Temporal vascular pattern remodeling mediated by the FHL2/sFRP2 signaling pathway in tenocytes affects tendon repair and regeneration.

Although angiogenesis following tendon injury was expected to provide nutrients for regeneration and repair, excessive angiogenesis may be associated with poor long-term outcomes in tendinopathy. Here we aim to explore the pathological role of angiogenesis in the progression of tendinopathy. Patients with tendinopathy were categorized into a hypervascularization group (HyperV) and a hypovascularization group (HypoV), and postarthroscopic outcome and histopathology were compared. In addiiton, tendon injury models and tenocyte stress models were employed to investigate the temporal-spatial vascular pattern characteristics and mechanisms involved in the progression of tendinopathy. This study finds that the HyperV group exhibited worse postoperative pain and functional outcomes and higher Bonar's pathological scores and vascular density.
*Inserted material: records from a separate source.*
**src/rtl/port_requester_if.sv**
```systemverilog
// port_requester_if: input flit stream, one-hot req/ack handshake and output flit stream of a port requester.
interface port_requester_if #(
  parameter int DATA_W = 32,
  parameter int PORT_W = 5
);
  logic                     in_valid;
  logic [DATA_W-1:0]        in_data;
  logic                     in_last;
  logic                     in_ready;
  logic [(1<<PORT_W)-1:0]   req;
  logic [(1<<PORT_W)-1:0]   ack;
  logic                     out_valid;
  logic [DATA_W-1:0]        out_data;
  logic                     out_last;
  logic                     out_ready;
  modport master (
    input  in_valid, in_data, in_last, ack, out_ready,
    output in_ready, req, out_valid, out_data, out_last
  );
  modport slave (
    output in_valid, in_data, in_last, ack, out_ready,
    input  in_ready, req, out_valid, out_data, out_last
  );
endinterface

```
**src/rtl/port_requester.sv**
```systemverilog
// port_requester: decodes a header's route field, requests the matching output port, forwards the stripped packet; optional grant timeout under REQ_TIMEOUT_EN.
module port_requester #(
  parameter int DATA_W  = 32,
  parameter int PORT_W  = 5,
  parameter int TIMEOUT = 64
) (
  input  logic             clk,
  input  logic             reset,
  port_requester_if.master bus,
  output logic             busy,
  output logic             dropped
);
  localparam int N = 1 << PORT_W;
`ifdef REQ_TIMEOUT_EN
  typedef enum logic [2:0] {IDLE, REQ, HDR, BODY, DROP} state_t;
`else
  typedef enum logic [2:0] {IDLE, REQ, HDR, BODY} state_t;
`endif
  state_t              state, state_n;
  logic [DATA_W-1:0]   hdr;
  logic [PORT_W-1:0]   dest, dest_n;
  logic                last_f;
  logic                armed;
  logic                grant;
  // A grant only counts from the second REQ cycle, so a sticky ack from the previous packet is ignored.
  assign grant  = armed && bus.ack[dest];
  assign dest_n = state == IDLE ? bus.in_data[PORT_W-1:0] : dest;
  assign busy   = state != IDLE;
`ifdef REQ_TIMEOUT_EN
  localparam int CW = $clog2(TIMEOUT) + 1;
  logic [CW-1:0] cnt;
  logic          expired;
  assign expired = cnt >= CW'(TIMEOUT - 1);
  // Count REQ cycles from zero on every entry, saturating at all-ones.
  always_ff @(posedge clk or posedge reset)
    if (reset) cnt <= '0;
    else cnt <= state != REQ ? '0 : (&cnt ? cnt : cnt + 1'b1);
`else
  assign dropped = 1'b0;
`endif
  // State, latched header fields, grant qualifier and the registered one-hot request.
  always_ff @(posedge clk or posedge reset)
    if (reset) begin
      state   <= IDLE;
      hdr     <= '0;
      dest    <= '0;
      last_f  <= 1'b0;
      armed   <= 1'b0;
      bus.req <= '0;
    end else begin
      state   <= state_n;
      armed   <= state == REQ;
      bus.req <= (state_n == REQ || state_n == HDR || state_n == BODY) ? N'(1) << dest_n : '0;
      if (state == IDLE && bus.in_valid) begin
        hdr    <= bus.in_data >> PORT_W;
        dest   <= bus.in_data[PORT_W-1:0];
        last_f <= bus.in_last;
      end
    end
  // Next state and the flit-path outputs for each state.
  always_comb begin
    state_n       = state;
    bus.in_ready  = 1'b0;
    bus.out_valid = 1'b0;
    bus.out_data  = '0;
    bus.out_last  = 1'b0;
`ifdef REQ_TIMEOUT_EN
    dropped       = 1'b0;
`endif
    case (state)
      IDLE: begin
        bus.in_ready = !reset;
        if (bus.in_valid) state_n = REQ;
      end
      REQ: begin
        if (grant) state_n = HDR;
`ifdef REQ_TIMEOUT_EN
        else if (expired) state_n = DROP;
`endif
      end
      HDR: begin
        bus.out_valid = 1'b1;
        bus.out_data  = hdr;
        bus.out_last  = last_f;
        if (bus.out_ready) state_n = last_f ? IDLE : BODY;
      end
      BODY: begin
        bus.out_valid = bus.in_valid;
        bus.out_data  = bus.in_data;
        bus.out_last  = bus.in_last;
        bus.in_ready  = bus.out_ready;
        if (bus.in_valid && bus.out_ready && bus.in_last) state_n = IDLE;
      end
`ifdef REQ_TIMEOUT_EN
      DROP: begin
        bus.in_ready = !last_f;
        dropped      = last_f || (bus.in_valid && bus.in_last);
        if (last_f || (bus.in_valid && bus.in_last)) state_n = IDLE;
      end
`endif
      default: state_n = IDLE;
    endcase
  end
endmodule

```
**src/flat_wrapper.sv**
```systemverilog
// flat-port wrapper written by rule: the top's interface ports become plain ports
module port_requester_flat 
#(
  parameter int DATA_W  = 32,
  parameter int PORT_W  = 5,
  parameter int TIMEOUT = 64
)
  (clk, reset, busy, dropped, bus_in_valid, bus_in_data, bus_in_last, bus_ack, bus_out_ready, bus_in_ready, bus_req, bus_out_valid, bus_out_data, bus_out_last);
  port_requester_if #(.DATA_W(DATA_W), .PORT_W(PORT_W)) bus_i ();
  input  logic clk;
  input  logic reset;
  output logic busy;
  output logic dropped;
  input wire logic [$bits(bus_i.in_valid)-1:0] bus_in_valid;
  input wire logic [$bits(bus_i.in_data)-1:0] bus_in_data;
  input wire logic [$bits(bus_i.in_last)-1:0] bus_in_last;
  input wire logic [$bits(bus_i.ack)-1:0] bus_ack;
  input wire logic [$bits(bus_i.out_ready)-1:0] bus_out_ready;
  output wire logic [$bits(bus_i.in_ready)-1:0] bus_in_ready;
  output wire logic [$bits(bus_i.req)-1:0] bus_req;
  output wire logic [$bits(bus_i.out_valid)-1:0] bus_out_valid;
  output wire logic [$bits(bus_i.out_data)-1:0] bus_out_data;
  output wire logic [$bits(bus_i.out_last)-1:0] bus_out_last;
  assign bus_i.in_valid = bus_in_valid;
  assign bus_i.in_data = bus_in_data;
  assign bus_i.in_last = bus_in_last;
  assign bus_i.ack = bus_ack;
  assign bus_i.out_ready = bus_out_ready;
  assign bus_in_ready = bus_i.in_ready;
  assign bus_req = bus_i.req;
  assign bus_out_valid = bus_i.out_valid;
  assign bus_out_data = bus_i.out_data;
  assign bus_out_last = bus_i.out_last;
  port_requester #(.DATA_W(DATA_W), .PORT_W(PORT_W), .TIMEOUT(TIMEOUT)) u_core (.clk(clk), .reset(reset), .bus(bus_i), .busy(busy), .dropped(dropped));
endmodule
```
**config.mk**
```make
export PLATFORM = sky130hd
export DESIGN_NAME = port_requester_flat
export DESIGN_NICKNAME = d
export VERILOG_FILES = /design/src/rtl/port_requester_if.sv /design/src/rtl/port_requester.sv /design/src/flat_wrapper.sv
export SDC_FILE = /design/constraint.sdc
export NUM_CORES = 1
export LEC_CHECK = 0
export CORE_ASPECT_RATIO = 0.5
export CORE_MARGIN = 10
export CORE_UTILIZATION = 51
export CTS_BUF_LIST = sky130_fd_sc_hd__clkbuf_16
export DETAILED_ROUTE_END_ITERATION = 8
export DONT_BUFFER_PORTS = 1
export PLACE_DENSITY = 0.66
export SLEW_MARGIN = 20
export SYNTH_ARGS = -nofsm -noshare
export SYNTH_HDL_FRONTEND = slang
export SYNTH_SLANG_ARGS = --single-unit
```
**constraint.sdc**
```tcl
create_clock -name clk -period 5.15 [get_ports clk]
set_clock_uncertainty 0.2 [all_clocks]
set_input_delay 0.7725 -clock clk [delete_from_list [all_inputs] [get_ports clk]]
set_output_delay 0.7725 -clock clk [all_outputs]
set_load 0.005 [all_outputs]
```
==> results of run 1 <==
## worst max-delay path: cells and delay by family, from the launching register on
family / cells / cell delay [ns]
muxes: 1 / 0.42
buffers and inverters: 1 / 0.27
and+or+nand+nor: 2 / 1.59
DFF: 1 / 0.76
## worst max-delay path by stage
stage	startpoint	end	slack (ns)	cells after the start
floorplan	reset	u_core.armed	2.44	1
global placement	u_core.state[0]	u_core.hdr[15]	1.88	4
detailed placement	u_core.state[0]	u_core.hdr[25]	1.70	4
CTS	u_core.state[0]	u_core.hdr[25]	1.72	4
global route	u_core.state[0]	u_core.hdr[15]	1.56	4
finish	u_core.state[0]	u_core.hdr[25]	1.77	4
## kinds of logic (layout without fill, tap and decap cells)
logic type      Yosys count  count (layout)  share of synthesized area
simple gates            104             104                      0.142
compound gates           13              13                     0.0232
mux                      83              83                      0.281
other cells               1               2                    0.00112
buf+inv                  22              20                     0.0360
flops                    69              69                      0.517
## where the power goes
| part | total (mW) | internal [mW] | switching (mW) | leakage (nW) |
|---|---|---|---|---|
| clock | 0.578 | 0.367 | 0.211 | 0.142 |
| sequential | 0.748 | 0.635 | 0.114 | 0.882 |
| combinational | 0.338 | 0.194 | 0.144 | 0.579 |
## placed cells by master (no fill, tap or decap), types with 2 or more instances in the layout
cell type,n
mux4_2,5
nand3b_1,5
dfrtp_1,68
o21ai_0,5
mux2_2,33
nand2b_1,5
nand2_1,12
nand3_1,5
nor2_1,56
and3_1,5
clkbuf_16,9
a21oi_1,2
mux2i_1,43
clkinv_2,3
mux2_1,2
inv_1,4
conb_1,2
nor3_1,9
## layout make-up
cell class / count / area, µm² / area share
clock buffers: 9 / 225 / 0.0617
clock inverters: 6 / 56.3 / 0.0154
inverters: 4 / 15.0 / 0.00412
multi-input cells: 202 / 1510 / 0.413
flip-flops and latches: 69 / 1730 / 0.474
well taps: 88 / 110 / 0.0302
repair buffers: 1 / 7.51 / 0.00206
## per-stage QoR
step,total power [mW],util
after detailed placement,1.10,0.542
after floorplan,1.04,-
after CTS,1.68,0.587
final,1.66,0.588
after global routing,1.76,0.588
after global placement,1.08,0.542
## per-layer routing
layer  GRT usage  share of wire  up-vias
li1            -              -      998
met1       0.171           0.41     1052
met3      0.0780          0.087       10
met2       0.266           0.49       80
met4      0.0518          0.013        0
met5           0              0        -
## synthesized netlist by cell type (2+ instances only)
master | instances | share of area
nor2_1 | 56 | 0.063
mux2_1 | 2 | 0.0067
and3_1 | 5 | 0.0094
clkbuf_1 | 6 | 0.0067
nand2_1 | 12 | 0.013
buf_2 | 8 | 0.012
dfrtp_1 | 69 | 0.52
nor3_1 | 9 | 0.013
o21ai_0 | 5 | 0.0075
nand3_1 | 5 | 0.0075
inv_1 | 4 | 0.0045
mux2i_1 | 43 | 0.13
nand2b_1 | 6 | 0.011
mux2_2 | 33 | 0.11
nand3b_1 | 5 | 0.011
a21oi_1 | 2 | 0.0030
mux4_2 | 5 | 0.034
## sequential cells by signal, indices dropped and copies added, names as in the netlist
| register | cells |
|---|---|
| u_core.state | 3 |
| u_core.armed | 1 |
| u_core.dest | 5 |
| u_core.bus.req | 32 |
| u_core.last_f | 1 |
| u_core.hdr | 27 |
==> metrics.txt, run 1 <==
Max Transition Viols Final=0; DR iter-0 viols=about 130; area grow syn2layout=9.18%; Final Hold Vio Count=0; power per cell area=456 nW/µm²; Final Non-Filler Cells=379; RD Place Congestion=0.744; CTS H-tree lvls=3; GRT overflow=0; minimum clock period=~3.4 ns; min setup slack post-route=1.77 ns; worst reg2reg path depth=4; setup TNS=0 ns; DR pass1 iterations=4; pin count of the biggest net entering global routing=70; RSZ-0062 raised after global routing=false; Via-to-Cell Ratio=5.65; Leak=1.60 nW; diodes inserted=0; Post-Syn Area=roughly 3300 µm²; hold path cells=1; final worst path period share=0.656; Main synth FF type=dfrtp_1; die area=10400 µm²; DPL Wire Length=6.25 mm; Overall Global Routing Usage=0.158; critical path class=flop to flop; R2R Setup Slk=around 1.8 ns; peak supply drop=216 µV; worst hold endpoint=u_core.hdr[19]; layout cell share with drive strength beyond 1=0.199; HP Start=u_core.hdr[19]; post-synthesis cell type count=34; Initial Utilization=0.538; # port buffers=0; sequential share of the synthesized area=0.517; die height=roughly 77 µm; Syn. warnings=0; first-pass GRT wire length=~13 mm; total CTS buffers=9; CTS resizes=0; DP Worst Slack=1.70 ns; Setup crit start kind=flop; asr flop ratio synth=1.00; initial antenna violation count=0; vias in the first global route=2307; number of synthesized register bits=69; max-cap violations=0; Worst R2R Start=u_core.state[0]; cell row count=20; Die W=134 µm; Cells after DPL=364; nets@finish=356; R2R Path End=u_core.hdr[25]; slowest CP cell=nor2_4; EDFF count, synth=0; overall routed net length=between 8 and 9 mm; IO Pins=138; DP Area=3360 µm²; Worst setup EP type=flop; status=completed; Final ANT Viol Nets=0; design area=about 3600 µm²; Post-Syn Instances=292; syn avg cell area=11.4 µm²; CTS tree=built; Critical Path RT=between 5 and 6 ns; max incr delay on CP=0.80 ns; detailed-route via count=2140; Fin Hold WS=0.295 ns; peak fanout along the critical path=between 40 and 50; top achievable clock speed=roughly 0.30 GHz; Placeable Area=6210 µm²; Wirelength per Cell=21.6 µm; final setup fails=0; Remaining DRCs=0; maximum clock path buffer count=2; Hold Path Class=flop to flop; crit path DAT=3.39 ns; Num Clock Sinks=69; CP Cell Sequence=nor3_2 > inv_1 > nor2_4 > mux2_2; hold_buf cts=0; Rel. slew slack=0.328; clk_lat worst skew=between 0.3 and 0.4 ns; worst-margin pin slew=approximately 1.0 ns; post-CTS setup buffers=0; fill count=537; clk root buf=clkbuf_16; CTS clk-pin slew, worst paths=0.05 ns
Note: power is estimated with default switching activity, not from simulation.
==> inputs of run 2 (changes only) <==
==> constraint.sdc (replaced) <==
create_clock -name clk -period 3.4 [get_ports clk]
set_clock_uncertainty 0.2 [all_clocks]
set_input_delay 0.51 -clock clk [delete_from_list [all_inputs] [get_ports clk]]
set_output_delay 0.51 -clock clk [all_outputs]
set_load 0.005 [all_outputs]
==> metrics.txt, run 2 (synthesized netlist as in run 1, its figures left out) <==
R2R Setup Slk=0.97 ns (-0.80 ns); diodes inserted=0 (unchanged); Worst setup EP type=flop; DPL Wire Length=6.46 mm (+3.4%); Leak=1.66 nW (+3.3%); Overall Global Routing Usage=0.157 (-0.00121); Fin Hold WS=0.118 ns (-0.177 ns); DR pass1 iterations=4 (unchanged); design area=3750 µm² (+2.8%); CTS clk-pin slew, worst paths=0.05 ns (about the same); Top reg by flops=u_core.bus.req; Wirelength per Cell=21.5 µm (-0.66%); total CTS buffers=9 (unchanged); DP Worst Slack=0.966 ns (-0.735 ns); max reg flops=32 (unchanged); setup TNS=0 ns (unchanged); CTS resizes=0 (unchanged); HP Start=bus_in_data[23]; worst reg2reg path depth=6 (+2); die area=10400 µm² (unchanged); layout cell share with drive strength beyond 1=0.211 (+0.0121); Via-to-Cell Ratio=5.68 (+0.66%); RSZ-0062 raised after global routing=false; Setup crit start kind=flop; DP Area=3400 µm² (+1.1%); overall routed net length=8.29 mm (+1.2%); RD Place Congestion=0.751 (+0.99%); biggest regs=u_core.bus.req (32), u_core.hdr (27), u_core.dest (5); final worst path period share=0.715 (+0.0589); clk root buf=clkbuf_16; Worst R2R Start=u_core.state[0]; WP buf/inv=1 (unchanged); nets@finish=362 (+1.7%); area grow syn2layout=12.3%; Rel. slew slack=0.507 (+0.179); IO Pins=138 (unchanged); final setup fails=0 (unchanged); Initial Utilization=0.538 (unchanged); crit path DAT=2.48 ns (-0.91 ns); DR iter-0 viols=96 (-23%); max incr delay on CP=0.49 ns (-0.31 ns); peak supply drop=365 µV (+69%); commonest non-fill, non-tap cells in the layout=68 x dfrtp_1, 56 x nor2_1, 43 x mux2i_1, 33 x mux2_2, 12 x nand2_1; GRT overflow=0 (unchanged); # port buffers=0 (unchanged); pin count of the biggest net entering global routing=42 (-40%); power per cell area=720 nW/µm² (+58%); worst-margin pin slew=0.739 ns (-0.269 ns); clk_lat worst skew=0.33 ns (about the same); top achievable clock speed=0.412 GHz (+39%); max-cap violations=0 (unchanged); first-pass GRT wire length=12.9 mm (+0.11%); peak fanout along the critical path=41 (-2.4%); maximum clock path buffer count=2 (unchanged); Final Hold Vio Count=0 (unchanged); Hold Path Class=input port to flop; CTS tree=built; CP Cell Sequence=buf_4 > nand2b_1 > a21boi_0 > o21ai_1 > or3b_1 > nor2_1; commonest non-fill, non-tap cell in the layout=dfrtp_1; critical path class=flop to flop; initial antenna violation count=0 (unchanged); Final ANT Viol Nets=0 (unchanged); cell family with most CP delay=simple AND/OR/NAND/NOR gates; status=completed; Num Clock Sinks=69 (unchanged); minimum clock period=2.43 ns (-0.947 ns); Remaining DRCs=0 (unchanged); worst hold endpoint=u_core.hdr[18]; CTS H-tree lvls=3 (unchanged); Critical Path RT=3.45 ns (-1.71 ns); cell row count=20 (unchanged); slowest CP cell=or3b_1; Placeable Area=6210 µm² (unchanged); fin util=0.604 (+0.0167); vias in the first global route=2298 (-0.39%); Max Transition Viols Final=0 (unchanged); Die W=134 µm (unchanged); hold path cells=1 (unchanged); R2R Path End=u_core.bus.req[7]; detailed-route via count=2194 (+2.5%); min setup slack post-route=0.970 ns (-0.803 ns); die height=77.2 µm (unchanged)
run 2: changes by cell type in the layout (fill, tap and decap cells not counted):
cell / change
nand2b_1: +1
bufinv_16: +2
clkinv_4: +1
buf_4: +5
dlygate4sd3_1: +1
nand2b_2: -1
clkinv_2: -2
run 2: metrics by stage:
step           cells  power, mW
6_report         386       2.70
5_1_grt          386       2.84
4_1_cts          386       2.73
3_5_place_dp     369       1.67
3_3_place_gp     369       1.64
2_1_floorplan    293       1.58
run 2: power breakdown:
part / leakage (nW) / switching, mW / internal [mW] / total, mW
Combinational: 0.607 / 0.261 / 0.300 / 0.561
Sequential: 0.882 / 0.133 / 0.962 / 1.09
Clock: 0.167 / 0.331 / 0.712 / 1.04
run 2: worst max path at each step:
stage / slack (ns) / cells past startpoint / startpoint / end
final: 0.97 / 6 / u_core.state[0] / u_core.bus.req[7]
after global routing: 0.80 / 6 / u_core.state[0] / u_core.bus.req[7]
after global placement: 1.07 / 6 / u_core.state[0] / u_core.bus.req[6]
after detailed placement: 0.97 / 6 / u_core.state[0] / u_core.bus.req[7]
after floorplan: 0.95 / 1 / reset / u_core.armed
after CTS: 0.96 / 6 / u_core.state[0] / u_core.bus.req[7]
run 2: layout make-up:
cell class	count	area, µm²
Clock buffer	9	225
Clock inverter	7	115
Fill cell	522	2450
Inverter	4	15.0
Multi-Input combinational cell	202	1500
Sequential cell	69	1730
Tap cell	88	110
Timing Repair Buffer	7	55.1
run 2: repair_timing:
| item | in CTS | in global routing |
|---|---|---|
| hold buffers | 1 | 0 |
| setup endpoints to repair | 0 | 0 |
| endpoints found under the hold margin | 16 | 0 |
| setup buffers | 0 | 0 |
run 2: layer usage:
layer | up-vias | GRT usage | routed length (µm)
met1 | 1093 | 0.170 | 3280
met5 | - | 0 | 0
met2 | 83 | 0.260 | 4130
met4 | 0 | 0.0486 | 68
li1 | 1008 | - | -
met3 | 10 | 0.0845 | 807
run 2: worst register-to-register path: stages, from the launching register on:
cell and delay [ns]:
dfrtp_2 0.36, buf_4 0.47, nand2b_1 0.22, a21boi_0 0.10, o21ai_1 0.39, or3b_1 0.49, nor2_1 0.13
==> inputs of run 3 (changes only) <==
==> constraint.sdc (replaced) <==
create_clock -name clk -period 2.4 [get_ports clk]
set_clock_uncertainty 0.2 [all_clocks]
set_input_delay 0.36 -clock clk [delete_from_list [all_inputs] [get_ports clk]]
set_output_delay 0.36 -clock clk [all_outputs]
set_load 0.005 [all_outputs]
==> metrics.txt, run 3 (synthesized netlist as in run 1, its figures left out) <==
crit path from=u_core.state[0]; GRT overflow=0 (unchanged); Fin Hold WS=0.0891 ns (-0.0293 ns); total CTS buffers=9 (unchanged); clk_lat worst skew=0.33 ns (about the same); vias in the first global route=2523 (+9.8%); critical path class=flop to flop; IO Pins=138 (unchanged); RSZ-0062 raised after global routing=false; initial antenna violation count=0 (unchanged); Final Non-Filler Cells=420 (+8.8%); worst-margin pin slew=0.591 ns (-0.148 ns); status=completed; diodes inserted=0 (unchanged); design area=4100 µm² (+9.2%); Hold Path Class=input port to flop; R2R Path End=u_core.bus.req[10]; Final ANT Viol Nets=0 (unchanged); CTS tree=built; Worst setup EP type=flop; DPL Wire Length=6.33 mm (-2.1%); Top reg by flops=u_core.bus.req; Worst R2R Start=u_core.state[0]; Final Hold Vio Count=0 (unchanged); cell row count=20 (unchanged); minimum clock period=2.15 ns (-0.283 ns); clk root buf=clkbuf_16; Max Transition Viols Final=0 (unchanged); peak fanout along the critical path=13 (-68%); peak supply drop=466 µV (+28%); Die W=134 µm (unchanged); Initial Utilization=0.538 (unchanged); top achievable clock speed=0.466 GHz (+13%); CTS clk-pin slew, worst paths=0.06 ns (about the same); RD Place Congestion=0.754 (+0.35%); Rel. slew slack=0.595 (+0.0875); maximum clock path buffer count=2 (unchanged); DR iter-0 viols=77 (-20%); # port buffers=0 (unchanged); Leak=1.79 nW (+8.3%); Setup crit start kind=flop; Via-to-Cell Ratio=5.54 (-2.6%); crit path DAT=2.20 ns (-0.28 ns); CTS H-tree lvls=3 (unchanged); first-pass GRT wire length=14.0 mm (+9.1%); Num Clock Sinks=69 (unchanged); worst setup path endpoint=u_core.bus.req[10]; biggest regs=u_core.bus.req (32), u_core.hdr (27), u_core.dest (5); final setup fails=0 (unchanged); Placeable Area=6210 µm² (unchanged); Remaining DRCs=0 (unchanged); worst reg2reg path depth=5 (-1); setup TNS=0 ns (unchanged); max reg flops=32 (unchanged); detailed-route via count=2325 (+6.0%); Cells after DPL=371 (+0.54%); final worst path period share=0.895 (+0.180); die area=10400 µm² (unchanged); die height=77.2 µm (unchanged); max-cap violations=0 (unchanged); power per cell area=924 nW/µm² (+28%); area grow syn2layout=22.6%; Critical Path RT=2.45 ns (-1.00 ns); commonest non-fill, non-tap cells in the layout=68 x dfrtp_1, 56 x nor2_1, 43 x mux2i_1, 34 x dlygate4sd3_1, 33 x mux2_2; DR pass1 iterations=4 (unchanged); R2R Setup Slk=0.25 ns (-0.72 ns); nets@finish=397 (+9.7%); DP Area=3440 µm² (+1.2%); Overall Global Routing Usage=0.170 (+0.0128); pin count of the biggest net entering global routing=52 (+24%); commonest non-fill, non-tap cell in the layout=dfrtp_1; Wirelength per Cell=20.8 µm (-3.4%); overall routed net length=8.72 mm (+5.2%); layout cell share with drive strength beyond 1=0.196 (-0.0156)
==> run 3: changes by cell type in the layout (fill, tap and decap cells not counted), sizes merged <==
cell / before / now
dlygate4sd3: 1 / 34
inv: 5 / 4
clkinvlp: 1 / 2
buf: 6 / 8
bufinv: 3 / 2
==> run 3: cell type report <==
cell class | instances | area [µm²]
Timing Repair Buffer | 42 | 425
Clock inverter | 6 | 88.8
Tap cell | 88 | 110
Clock buffer | 9 | 225
Sequential cell | 69 | 1730
Multi-Input combinational cell | 202 | 1500
Inverter | 4 | 15.0
Fill cell | 494 | 2110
Bulk RNA sequencing and pathological staining revealed that decreased FHL2 and increased YAP1/sFRP2 expression in tenocytes were strongly associated with disorganized tissue pathology, aggravated inflammation and increased vascular abundance in the HyperV group and tendon injury models (Td-Inj and Td-Sut groups). Three-dimensional vascular imaging demonstrated the formation of morphologically complex and abnormally distributed blood vessels in the Td-Inj and Td-Sut groups, which was significantly alleviated by YAP1 knockdown. In activated tenocytes, FHL2 deficiency-mediated YAP1 overexpression led to the overexpression and extracellular secretion of sFRP2, thereby enhancing endothelial angiogenesis. FHL2 overexpression partly mitigated vascular remodeling and improved tendon blood perfusion in rats. In summary, FHL2/YAP1/sFRP2-mediated pathological vascular remodeling disrupts the homeostasis of tendon repair and regeneration. This study underscores the importance of a systematic vascular assessment, incorporating abundance, morphology, and spatial distribution, in tendinopathy.